======== Source material

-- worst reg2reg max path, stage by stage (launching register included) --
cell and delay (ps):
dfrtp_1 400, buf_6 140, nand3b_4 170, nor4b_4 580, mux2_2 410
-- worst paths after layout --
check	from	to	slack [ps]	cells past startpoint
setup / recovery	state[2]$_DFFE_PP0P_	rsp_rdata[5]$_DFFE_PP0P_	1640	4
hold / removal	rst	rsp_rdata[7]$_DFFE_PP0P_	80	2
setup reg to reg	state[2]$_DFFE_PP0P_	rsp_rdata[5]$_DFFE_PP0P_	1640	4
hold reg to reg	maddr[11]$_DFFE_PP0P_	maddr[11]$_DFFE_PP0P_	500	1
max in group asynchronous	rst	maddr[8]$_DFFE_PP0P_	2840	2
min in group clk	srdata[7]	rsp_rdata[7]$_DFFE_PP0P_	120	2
--- src/rtl/mux_2x1_13.sv ---
// 13-bit 2:1 address mux shared by the fetch and data ports.
module mux_2x1_13 (
    input  logic        s,
    input  logic [12:0] i0,
    input  logic [12:0] i1,
    output logic [12:0] y
);

    assign y = s ? i1 : i0;

endmodule

--- src/rtl/mem_port_arbiter.sv ---
// Round-robin arbiter for one multi-cycle memory port shared by fetch and data,
// with a bounded wait for the memory acknowledge.
module mem_port_arbiter
    import mem_port_arbiter_pkg::*;
#(
    parameter int ADDR_W  = ADDR_W_DEF,
    parameter int DATA_W  = DATA_W_DEF,
    parameter int TIMEOUT = 16,
    parameter int CNT_W   = 5
) (
    input  logic              clk,
    input  logic              reset_n,
    mem_port_arbiter_if.slave bus
);

    localparam logic [CNT_W-1:0] CNT_LAST = CNT_W'(TIMEOUT - 1);

    state_e            state_q;
    logic              sel_q;
    logic              last_q;
    logic [CNT_W-1:0]  cnt_q;
    logic [DATA_W-1:0] rdata_q;
    logic              err_q;
    logic              if_done_q;
    logic              d_done_q;

    logic              req_any;
    logic              grant_d;
    logic [ADDR_W-1:0] addr_mux;

    assign req_any = bus.if_req | bus.d_req;
    assign grant_d = pick_port(bus.if_req, bus.d_req, last_q);

    mux_2x1_13 u_addr_mux (
        .s  (sel_q),
        .i0 (bus.if_addr),
        .i1 (bus.d_addr),
        .y  (addr_mux)
    );

    // mem_req follows the state directly so an asynchronous reset drops it at once.
    assign bus.mem_req   = (state_q == WAIT);
    assign bus.mem_we    = bus.mem_req & sel_q & bus.d_we;
    assign bus.mem_addr  = addr_mux;
    assign bus.mem_wdata = bus.d_wdata;
    assign bus.sel       = sel_q;
    assign bus.if_done   = if_done_q;
    assign bus.d_done    = d_done_q;
    assign bus.rdata     = rdata_q;
    assign bus.err       = err_q;

    always_ff @(posedge clk or negedge reset_n) begin
        if (!reset_n) begin
            state_q   <= IDLE;
            sel_q     <= PORT_IF;
            last_q    <= PORT_D;
            cnt_q     <= '0;
            rdata_q   <= '0;
            err_q     <= 1'b0;
            if_done_q <= 1'b0;
            d_done_q  <= 1'b0;
        end else begin
            if_done_q <= 1'b0;
            d_done_q  <= 1'b0;
            case (state_q)
                IDLE: begin
                    if (req_any) begin
                        sel_q   <= grant_d;
                        cnt_q   <= '0;
                        state_q <= WAIT;
                    end
                end
                WAIT: begin
                    // An ack on the final allowed cycle still counts as success.
                    if (bus.mem_ack || (cnt_q == CNT_LAST)) begin
                        state_q   <= DONE;
                        err_q     <= ~bus.mem_ack;
                        if_done_q <= (sel_q == PORT_IF);
                        d_done_q  <= (sel_q == PORT_D);
                        if (bus.mem_ack) begin
                            rdata_q <= bus.mem_rdata;
                        end
                    end else begin
                        cnt_q <= cnt_q + 1'b1;
                    end
                end
                DONE: begin
                    last_q  <= sel_q;
                    state_q <= IDLE;
                end
                default: begin
                    state_q <= IDLE;
                end
            endcase
        end
    end

endmodule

================

Task description: Your answer should consist solely of the lines above from the line with "setup reg to" to the line with "max in group", both included, reproduced exactly.

Answer section:
setup reg to reg	state[2]$_DFFE_PP0P_	rsp_rdata[5]$_DFFE_PP0P_	1640	4
hold reg to reg	maddr[11]$_DFFE_PP0P_	maddr[11]$_DFFE_PP0P_	500	1
max in group asynchronous	rst	maddr[8]$_DFFE_PP0P_	2840	2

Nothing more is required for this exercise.